Like most people, I thought Benadryl was just for rashes and sinuses, until I started using it like duct tape for mast cell disease. Dye-free, of course.

Vomiting, dizziness, IBS – Benadryl!

Muscle pain, bone pain, migraine – Benadryl!

Rage, anxiety, doom – yes, can you believe it?! Benadryl!

Please remember, mast cells release many more chemicals other than histamine. That being said, histamine is most notorious for a reason. Again, it can affect every organ of the body. Learning about histamine is a great starting point and nothing taught me more about the effects of histamine than Benadryl.
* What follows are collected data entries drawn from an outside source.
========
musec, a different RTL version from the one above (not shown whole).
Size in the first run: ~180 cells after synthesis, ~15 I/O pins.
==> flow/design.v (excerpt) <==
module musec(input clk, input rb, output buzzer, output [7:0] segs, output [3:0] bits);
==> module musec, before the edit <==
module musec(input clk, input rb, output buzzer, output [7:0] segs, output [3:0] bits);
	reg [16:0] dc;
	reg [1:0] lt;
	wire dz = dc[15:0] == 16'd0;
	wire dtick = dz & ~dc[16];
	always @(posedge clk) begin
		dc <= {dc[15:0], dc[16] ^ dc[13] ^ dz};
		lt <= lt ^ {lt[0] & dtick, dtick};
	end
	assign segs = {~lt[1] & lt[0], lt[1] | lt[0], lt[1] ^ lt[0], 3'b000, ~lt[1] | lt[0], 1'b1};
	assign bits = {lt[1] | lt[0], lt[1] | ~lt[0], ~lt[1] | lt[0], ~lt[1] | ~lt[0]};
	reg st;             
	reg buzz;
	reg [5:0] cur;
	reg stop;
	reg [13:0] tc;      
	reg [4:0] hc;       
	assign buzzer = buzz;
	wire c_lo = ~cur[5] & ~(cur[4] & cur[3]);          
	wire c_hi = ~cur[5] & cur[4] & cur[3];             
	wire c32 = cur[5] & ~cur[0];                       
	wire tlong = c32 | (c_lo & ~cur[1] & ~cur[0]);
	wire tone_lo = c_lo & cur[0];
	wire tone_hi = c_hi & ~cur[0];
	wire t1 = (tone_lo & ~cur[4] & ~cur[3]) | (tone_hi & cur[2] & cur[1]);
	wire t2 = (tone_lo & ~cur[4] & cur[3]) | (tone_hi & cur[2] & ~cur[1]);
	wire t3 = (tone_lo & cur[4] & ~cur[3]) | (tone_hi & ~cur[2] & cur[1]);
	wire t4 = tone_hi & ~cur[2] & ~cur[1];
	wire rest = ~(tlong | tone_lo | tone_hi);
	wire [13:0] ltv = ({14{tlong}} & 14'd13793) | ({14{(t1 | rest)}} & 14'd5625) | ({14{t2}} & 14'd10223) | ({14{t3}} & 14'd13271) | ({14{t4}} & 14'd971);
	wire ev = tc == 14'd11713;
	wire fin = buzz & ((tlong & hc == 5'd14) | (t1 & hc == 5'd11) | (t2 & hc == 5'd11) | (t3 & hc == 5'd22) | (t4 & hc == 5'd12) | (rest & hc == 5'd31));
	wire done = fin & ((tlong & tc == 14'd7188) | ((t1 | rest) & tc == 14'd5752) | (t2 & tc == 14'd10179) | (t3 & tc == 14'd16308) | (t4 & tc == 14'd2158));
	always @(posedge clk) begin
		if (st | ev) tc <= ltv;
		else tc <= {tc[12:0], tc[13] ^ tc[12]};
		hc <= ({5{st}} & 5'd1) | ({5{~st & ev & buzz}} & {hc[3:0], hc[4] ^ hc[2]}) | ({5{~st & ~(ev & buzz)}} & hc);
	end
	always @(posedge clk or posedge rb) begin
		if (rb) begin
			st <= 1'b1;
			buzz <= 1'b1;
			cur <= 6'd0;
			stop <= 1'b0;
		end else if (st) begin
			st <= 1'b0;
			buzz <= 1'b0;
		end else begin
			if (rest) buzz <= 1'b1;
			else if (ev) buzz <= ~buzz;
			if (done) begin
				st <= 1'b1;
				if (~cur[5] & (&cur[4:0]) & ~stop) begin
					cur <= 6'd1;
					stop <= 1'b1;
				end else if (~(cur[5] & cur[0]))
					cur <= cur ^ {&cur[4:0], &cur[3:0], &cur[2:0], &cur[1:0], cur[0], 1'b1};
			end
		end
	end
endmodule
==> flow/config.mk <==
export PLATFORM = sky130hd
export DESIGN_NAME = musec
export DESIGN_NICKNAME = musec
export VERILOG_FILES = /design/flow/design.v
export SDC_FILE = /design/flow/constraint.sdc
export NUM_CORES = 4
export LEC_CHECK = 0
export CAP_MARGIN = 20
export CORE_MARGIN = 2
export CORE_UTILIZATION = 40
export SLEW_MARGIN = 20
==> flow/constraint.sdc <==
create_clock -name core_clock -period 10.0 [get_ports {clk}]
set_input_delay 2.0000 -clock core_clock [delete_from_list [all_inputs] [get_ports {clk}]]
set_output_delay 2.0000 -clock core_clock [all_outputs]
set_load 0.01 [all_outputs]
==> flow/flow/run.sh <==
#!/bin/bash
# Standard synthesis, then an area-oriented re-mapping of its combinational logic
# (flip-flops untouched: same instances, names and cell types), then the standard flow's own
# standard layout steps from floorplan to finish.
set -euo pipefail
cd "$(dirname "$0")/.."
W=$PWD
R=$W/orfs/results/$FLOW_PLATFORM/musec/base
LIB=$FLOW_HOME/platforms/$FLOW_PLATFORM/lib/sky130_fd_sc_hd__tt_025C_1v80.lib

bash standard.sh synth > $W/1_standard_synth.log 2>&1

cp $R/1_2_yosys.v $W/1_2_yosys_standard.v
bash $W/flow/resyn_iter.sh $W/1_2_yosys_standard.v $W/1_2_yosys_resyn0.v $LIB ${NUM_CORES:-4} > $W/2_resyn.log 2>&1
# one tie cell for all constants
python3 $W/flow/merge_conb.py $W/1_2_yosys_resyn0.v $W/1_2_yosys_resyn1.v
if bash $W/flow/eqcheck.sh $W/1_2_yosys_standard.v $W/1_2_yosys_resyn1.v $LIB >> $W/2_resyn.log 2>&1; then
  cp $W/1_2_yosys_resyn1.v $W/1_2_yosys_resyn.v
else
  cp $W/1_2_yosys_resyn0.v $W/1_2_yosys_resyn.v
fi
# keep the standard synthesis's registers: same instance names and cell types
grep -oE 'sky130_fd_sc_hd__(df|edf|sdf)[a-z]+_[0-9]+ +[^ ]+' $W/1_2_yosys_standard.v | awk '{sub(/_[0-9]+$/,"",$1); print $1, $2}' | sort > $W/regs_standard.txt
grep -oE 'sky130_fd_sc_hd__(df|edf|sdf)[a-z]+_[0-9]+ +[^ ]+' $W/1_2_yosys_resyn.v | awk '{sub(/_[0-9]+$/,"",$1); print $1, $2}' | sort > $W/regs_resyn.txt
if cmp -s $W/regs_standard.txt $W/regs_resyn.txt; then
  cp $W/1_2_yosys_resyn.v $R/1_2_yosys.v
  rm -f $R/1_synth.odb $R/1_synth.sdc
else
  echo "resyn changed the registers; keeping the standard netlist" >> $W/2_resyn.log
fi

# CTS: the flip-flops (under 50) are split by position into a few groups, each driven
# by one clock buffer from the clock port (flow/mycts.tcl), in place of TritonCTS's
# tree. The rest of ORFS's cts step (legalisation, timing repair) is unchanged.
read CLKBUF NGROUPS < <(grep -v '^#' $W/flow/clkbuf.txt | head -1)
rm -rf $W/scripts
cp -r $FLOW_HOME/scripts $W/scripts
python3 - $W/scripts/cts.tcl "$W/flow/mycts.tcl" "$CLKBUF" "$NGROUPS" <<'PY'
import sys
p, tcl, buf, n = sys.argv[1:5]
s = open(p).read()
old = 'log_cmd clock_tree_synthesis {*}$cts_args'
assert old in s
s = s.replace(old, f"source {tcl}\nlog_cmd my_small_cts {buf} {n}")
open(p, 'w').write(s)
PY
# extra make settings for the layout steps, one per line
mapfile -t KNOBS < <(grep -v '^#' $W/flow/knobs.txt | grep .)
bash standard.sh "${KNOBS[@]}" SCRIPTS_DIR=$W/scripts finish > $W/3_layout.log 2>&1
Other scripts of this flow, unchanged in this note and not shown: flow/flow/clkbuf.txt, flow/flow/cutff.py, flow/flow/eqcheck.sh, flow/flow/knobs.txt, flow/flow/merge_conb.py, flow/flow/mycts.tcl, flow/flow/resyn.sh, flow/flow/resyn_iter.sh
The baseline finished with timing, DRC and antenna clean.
This design comes from an exercise in tuning for small area and a short achievable clock period on the open sky130 flow, not from production work. In this exercise RTL edits were held to simulation tests only and were not proved equivalent to the original. No activity file was given, so power comes from the tool's default toggle rates.

==> module fifo, before the edit <==
module fifo(clk,res,wr_en,rd_en,wdata,rdata,empty,full,overflow,underflow);
	parameter WIDTH=32;
	parameter FIFO_SIZE=32;
	parameter PTR_WIDTH=$clog2(FIFO_SIZE);
	input clk,res,wr_en,rd_en;
	input [WIDTH-1:0]wdata;
	output reg empty,full,overflow,underflow;
	output reg[WIDTH-1:0]rdata;
	reg[WIDTH-1:0]mem[FIFO_SIZE-1:0];
	reg[PTR_WIDTH-1:0]wr_ptr,rd_ptr;
	wire do_w = wr_en & ~full;
	wire do_r = rd_en & ~empty;
	wire [PTR_WIDTH-1:0] wr_inc = wr_ptr + 1'b1;
	wire [PTR_WIDTH-1:0] rd_inc = rd_ptr + 1'b1;
	reg [FIFO_SIZE-1:0] rd_sel;    
	wire [WIDTH-1:0] rd_word;
	genvar b, g;
	generate
		for (b = 0; b < WIDTH; b = b + 1) begin : rbit
			wire [10:0] n;
			for (g = 0; g < 10; g = g + 1) begin : grp
				fifo_aoi222 u (.a1(rd_sel[3*g]), .a2(mem[3*g][b]),
				               .b1(rd_sel[3*g+1]), .b2(mem[3*g+1][b]),
				               .c1(rd_sel[3*g+2]), .c2(mem[3*g+2][b]), .y(n[g]));
			end
			fifo_aoi22 u10 (.a1(rd_sel[30]), .a2(mem[30][b]),
			                .b1(rd_sel[31]), .b2(mem[31][b]), .y(n[10]));
			wire o0, o1, o2;
			fifo_nand4 u11 (.a(n[0]), .b(n[1]), .c(n[2]), .d(n[3]), .y(o0));
			fifo_nand4 u12 (.a(n[4]), .b(n[5]), .c(n[6]), .d(n[7]), .y(o1));
			fifo_nand3 u13 (.a(n[8]), .b(n[9]), .c(n[10]), .y(o2));
			assign rd_word[b] = o0 | o1 | o2;
		end
	endgenerate
	always @(posedge clk)
		if (do_w) mem[wr_ptr] <= wdata;
	always @(posedge clk) begin
		if (res) begin
			wr_ptr <= 0;
			rd_ptr <= 0;
			rd_sel <= 1;
			empty <= 1'b1;
			full <= 1'b0;
			overflow <= 1'b0;
			underflow <= 1'b0;
			rdata <= 0;
		end else begin
			if (do_w) wr_ptr <= wr_inc;
			if (do_r) begin
				rd_ptr <= rd_inc;
				rd_sel <= {rd_sel[FIFO_SIZE-2:0], rd_sel[FIFO_SIZE-1]};
				rdata <= rd_word;
			end
			if (wr_en & full) overflow <= 1'b1;
			if (rd_en & empty) underflow <= 1'b1;
			if (do_w) empty <= 1'b0;
			else if (do_r) empty <= (rd_inc == wr_ptr);
			if (do_r) full <= 1'b0;
			else if (do_w) full <= (wr_inc == rd_ptr);
		end
	end
endmodule
export LEC_CHECK = 0
export CAP_MARGIN = 20
export CORE_MARGIN = 2
export CORE_UTILIZATION = 50
export PLACE_DENSITY = 0.65
export SETUP_SLACK_MARGIN = 3.3
export SLEW_MARGIN = 20
export SYNTH_HIERARCHICAL = 1
export SYNTH_MINIMUM_KEEP_SIZE = 0
create_clock -name core_clock -period 6.0 [get_ports {clk}]
standard.sh (not shown) runs the stock make flow with config.mk's settings and CLKGATE_MAP_FILE= SYNTH_SCRIPT=/design/flow/synth_recipe.tcl, a recipe that flattens the netlist after the stock synthesis.
==> flow/flow/run.sh <==
#!/bin/bash
# Standard synthesis, then the standard ORFS layout with the I/O port buffers
# made from sky130_fd_sc_hd__buf_2 instead of the tool's default pick (a delay cell).
set -euo pipefail
bash standard.sh synth > synth_make.log 2>&1
export BUFFER_PORTS_ARGS="-buffer_cell sky130_fd_sc_hd__buf_2"
bash standard.sh finish > layout_make.log 2>&1
The starting point completed without violations.
Edit:
--- a/flow/design.v
+++ b/flow/design.v
@@ -9,13 +9,13 @@
 	reg[WIDTH-1:0]mem[FIFO_SIZE-1:0];
 	reg[PTR_WIDTH-1:0]wr_ptr,rd_ptr;
 	wire do_w = wr_en & ~full;
 	wire do_r = rd_en & ~empty;
 	wire [PTR_WIDTH-1:0] wr_inc = wr_ptr + 1'b1;
 	wire [PTR_WIDTH-1:0] rd_inc = rd_ptr + 1'b1;
-	reg [FIFO_SIZE-1:0] rd_sel;    
+	wire [31:0] rd_sel = 32'd1 << rd_ptr;
 	wire [WIDTH-1:0] rd_word;
 	genvar b, g;
 	generate
 		for (b = 0; b < WIDTH; b = b + 1) begin : rbit
 			wire [10:0] n;
 			for (g = 0; g < 10; g = g + 1) begin : grp
@@ -35,23 +35,21 @@
 	always @(posedge clk)
 		if (do_w) mem[wr_ptr] <= wdata;
 	always @(posedge clk) begin
 		if (res) begin
 			wr_ptr <= 0;
 			rd_ptr <= 0;
-			rd_sel <= 1;
 			empty <= 1'b1;
 			full <= 1'b0;
 			overflow <= 1'b0;
 			underflow <= 1'b0;
 			rdata <= 0;
 		end else begin
 			if (do_w) wr_ptr <= wr_inc;
 			if (do_r) begin
 				rd_ptr <= rd_inc;
-				rd_sel <= {rd_sel[FIFO_SIZE-2:0], rd_sel[FIFO_SIZE-1]};
 				rdata <= rd_word;
 			end
 			if (wr_en & full) overflow <= 1'b1;
 			if (rd_en & empty) underflow <= 1'b1;
 			if (do_w) empty <= 1'b0;
 			else if (do_r) empty <= (rd_inc == wr_ptr);
Synthesized area came out lower by 2.4%.
Routed wire length rises by 1.3%.
Register-to-register slack loses 190 ps.
Final cell count hardly moves.
Design area went up by 1.4%.
Utilization is higher by 2.2 points.
Sequential share of layout area falls by 2.6 points.
Die area fell by 2.4%.
Count of clock-buffer cells in the layout fell by 16.
Non-clock buffer count rose by 84.
Critical path depth goes down by 1.
Total power fell by 3.2%.

* * *

The RTL this note starts from:
==> flow/design.v <==
module fifo(clk,res,wr_en,rd_en,wdata,rdata,empty,full,overflow,underflow);
	parameter WIDTH=32;
	parameter FIFO_SIZE=32;
	parameter PTR_WIDTH=$clog2(FIFO_SIZE);
	localparam HALF=WIDTH/2;
	localparam NGO=8;             
	input clk,res,wr_en,rd_en;
	input [WIDTH-1:0]wdata;
	output reg empty,full,overflow,underflow;
	output reg[WIDTH-1:0]rdata;
	reg[PTR_WIDTH-1:0]wr_ptr,rd_ptr;
	reg[3:0]rs_lo;
	reg[7:0]rs_hi;
	wire[FIFO_SIZE-1:0]rd_sel;
	reg nfull, nempty;
	wire do_r = rd_en & nempty;
	wire [PTR_WIDTH-1:0] wr_inc = wr_ptr + 1'b1;
	wire [PTR_WIDTH-1:0] rd_inc = rd_ptr + 1'b1;
	wire [NGO-1:0] go;
	wire do_w = go[0];
	genvar b, g, k;
	generate
		for (g = 0; g < NGO; g = g + 1) begin : wgo
			fifo_and2 u (.a(wr_en), .b(nfull), .y(go[g]));
		end
	endgenerate
	wire [3:0] pa;
	wire [7:0] pb;
	fifo_dec2 upa (.a(wr_ptr[1:0]), .y(pa));
	fifo_dec3 upb (.a(wr_ptr[4:2]), .y(pb));
	wire [WIDTH-1:0] word [FIFO_SIZE-1:0];
	generate
		for (k = 0; k < FIFO_SIZE; k = k + 1) begin : w
			wire we_lo, we_hi;
			fifo_and3 ul (.a(go[(2*k)%NGO]), .b(pa[k%4]), .c(pb[k/4]), .y(we_lo));
			fifo_and3 uh (.a(go[(2*k+1)%NGO]), .b(pa[k%4]), .c(pb[k/4]), .y(we_hi));
			reg [WIDTH-1:0] q;
			always @(posedge clk) begin
				if (we_lo) q[HALF-1:0] <= wdata[HALF-1:0];
				if (we_hi) q[WIDTH-1:HALF] <= wdata[WIDTH-1:HALF];
			end
			assign word[k] = q;
		end
	endgenerate
	generate
		for (k = 0; k < FIFO_SIZE; k = k + 1) begin : rs
			fifo_and2 u (.a(rs_lo[k%4]), .b(rs_hi[k/4]), .y(rd_sel[k]));
		end
	endgenerate
	wire [WIDTH-1:0] rd_word_n;
	generate
		for (b = 0; b < WIDTH; b = b + 1) begin : rbit
			wire [10:0] n;
			for (g = 0; g < 10; g = g + 1) begin : grp
				fifo_aoi222 u (.a1(rd_sel[3*g]), .a2(word[3*g][b]),
				               .b1(rd_sel[3*g+1]), .b2(word[3*g+1][b]),
				               .c1(rd_sel[3*g+2]), .c2(word[3*g+2][b]), .y(n[g]));
			end
			fifo_aoi22 u10 (.a1(rd_sel[30]), .a2(word[30][b]),
			                .b1(rd_sel[31]), .b2(word[31][b]), .y(n[10]));
			wire o0, o1, o2;
			fifo_nand4 u11 (.a(n[0]), .b(n[1]), .c(n[2]), .d(n[3]), .y(o0));
			fifo_nand4 u12 (.a(n[4]), .b(n[5]), .c(n[6]), .d(n[7]), .y(o1));
			fifo_nand3 u13 (.a(n[8]), .b(n[9]), .c(n[10]), .y(o2));
			fifo_nor3 u14 (.a(o0), .b(o1), .c(o2), .y(rd_word_n[b]));
		end
	endgenerate
	always @(posedge clk) begin
		if (res) begin
			wr_ptr <= 0;
			rd_ptr <= 0;
			rs_lo <= 1;
			rs_hi <= 1;
			empty <= 1'b1;
			nempty <= 1'b0;
			full <= 1'b0;
			nfull <= 1'b1;
			overflow <= 1'b0;
			underflow <= 1'b0;
			rdata <= 0;
		end else begin
			if (do_w) wr_ptr <= wr_inc;
			if (do_r) begin
				rd_ptr <= rd_inc;
				rs_lo <= {rs_lo[2:0], rs_lo[3]};
				if (rs_lo[3]) rs_hi <= {rs_hi[6:0], rs_hi[7]};
				rdata <= ~rd_word_n;
			end
			if (wr_en & ~nfull) overflow <= 1'b1;
			if (rd_en & ~nempty) underflow <= 1'b1;
			if (do_w) begin
				empty <= 1'b0;
				nempty <= 1'b1;
			end else if (do_r) begin
				empty <= (rd_inc == wr_ptr);
				nempty <= (rd_inc != wr_ptr);
			end
			if (do_r) begin
				full <= 1'b0;
				nfull <= 1'b1;
			end else if (do_w) begin
				full <= (wr_inc == rd_ptr);
				nfull <= (wr_inc != rd_ptr);
			end
		end
	end
endmodule
Background: an optimization exercise with open tools, aiming at small area and a short achievable clock period. Do not read the settings as production practice. RTL that was checked went through simulation tests only; none was proved equivalent to the original. The RTL of run 1 was laid out without a check of its function.

==> flow/design.v, too long to show whole: its modules and the start of the top module <==
// module preprocessing: 21 lines
// module cordic_dirs: 39 lines
// module cordic_top: 10665 lines
module cordic_top (
    input  wire        clk,
    input  wire [31:0] x_start,
    input  wire [31:0] y_start,
    input  wire [31:0] angle,
    output wire [31:0] sine,
    output wire [31:0] cosine
);
  // ...
==> flow/run.sh <==
#!/bin/bash
# synth_recipe.tcl (not shown) runs the flow's synth.tcl, then flattens the netlist and writes it again
# the make line also repeats each setting of config.mk as NAME=value (left out here)
make -C /OpenROAD-flow-scripts/flow DESIGN_CONFIG=/design/flow/config.mk WORK_HOME=/design/flow/orfs CLKGATE_MAP_FILE= SYNTH_SCRIPT=/design/flow/synth_recipe.tcl finish
==> flow/config.mk <==
export PLATFORM = sky130hd
export DESIGN_NAME = cordic_top
export DESIGN_NICKNAME = cordic_top
export VERILOG_FILES = /design/flow/design.v
export SDC_FILE = /design/flow/constraint.sdc
export NUM_CORES = 4
export LEC_CHECK = 0
export ABC_AREA = 1
export CAP_MARGIN = 20
export CORE_MARGIN = 2
export CORE_UTILIZATION = 40
export SLEW_MARGIN = 60
==> flow/constraint.sdc <==
create_clock -name core_clock -period 200.0 [get_ports {clk}]
set_input_delay 40.0000 -clock core_clock [delete_from_list [all_inputs] [get_ports {clk}]]
set_output_delay 40.0000 -clock core_clock [all_outputs]
set_load 0.01 [all_outputs]
==> reports/summary.md, run 1 <==
Cells and area
• leading cell type in the layout, fill and taps excluded: nand2_1
• register area: 3368 um2
• number of non-clock buffers: 246
• proportion of cell area occupied by multi-input gates: 80.18%

Placed design
• cell count after placement: 19.71k

Die
• IO Pins: 161

Yosys
• synthesized instance count: 16.06k
• main flop type after synthesis: dfxtp_1
• part of the Yosys area used for sequential elements: 3.135%
• post-synthesis simple-gate area fraction: 19.50%

Hold path
• end of the worst hold path: cn_r2

Routing
• remaining antenna violation count after routing: 0
• met3 layer wire length in the routed design: 5590 um
• detailed-route wire length: 269500 um
• vias per cell: 4.814

Global routing
• met2 Resource Use GR: 35.35%
• pin count of the biggest net entering global routing: 64

STA
• Layout Skew: 0.02749 ns

Status
• result of the run: no timing/DRC/antenna violations

Setup path
• data arrival time at the worst-slack endpoint: 28.76 ns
Every time I got relief from taking Benadryl, I knew I could attribute the symptom to my mast cells releasing too much histamine.

Of course, the goal is to identify and avoid the trigger in the first place, not pop Benadryl like Tic Tacs, if you can avoid it. (Some MCAS patients do need Benadryl infusions to survive and protect their organs.) I try to take Benadryl as sparingly as possible to avoid rebounding and losing effectiveness. There often are better antihistamine options than Benadryl for daily treatment. However, Benadryl can be incredibly helpful in understanding mast cell disease in acute situations.

8 thoughts on “3 tips I wish I knew before becoming a MCAS badass

  1. So interesting!! I just read another post about MCAS and this rounded out my understanding nicely. Thank you! Off to buy some Benadryl!! The anxiety thing is trippy – I’ll be interested to see if it works for me. Good note about using sparingly though! 😊

  2. This is so brilliantly succinct! Thank you for explaining so simply. This will help me communicate to family and friends about mast cells.

  3. I found that Benadryl (H1 histamine blocker) and or pepcip (H2 receptor histamine blocker) shifted the histamine response to th H3 receptors in the brain, resulting in more severe depression, anxiety, and feelings of hopelessness. This reaction has been researched and documented. The H3 histamine receptor in the brain is thought to be correlated with schizophrenia and narcolepsy. I prefer mast cell inhibitors like NeuroProtek, a luteolin supplement in olive oil. Oil is necessary for the body to absorb luteolin. It got me off Gastrocrom!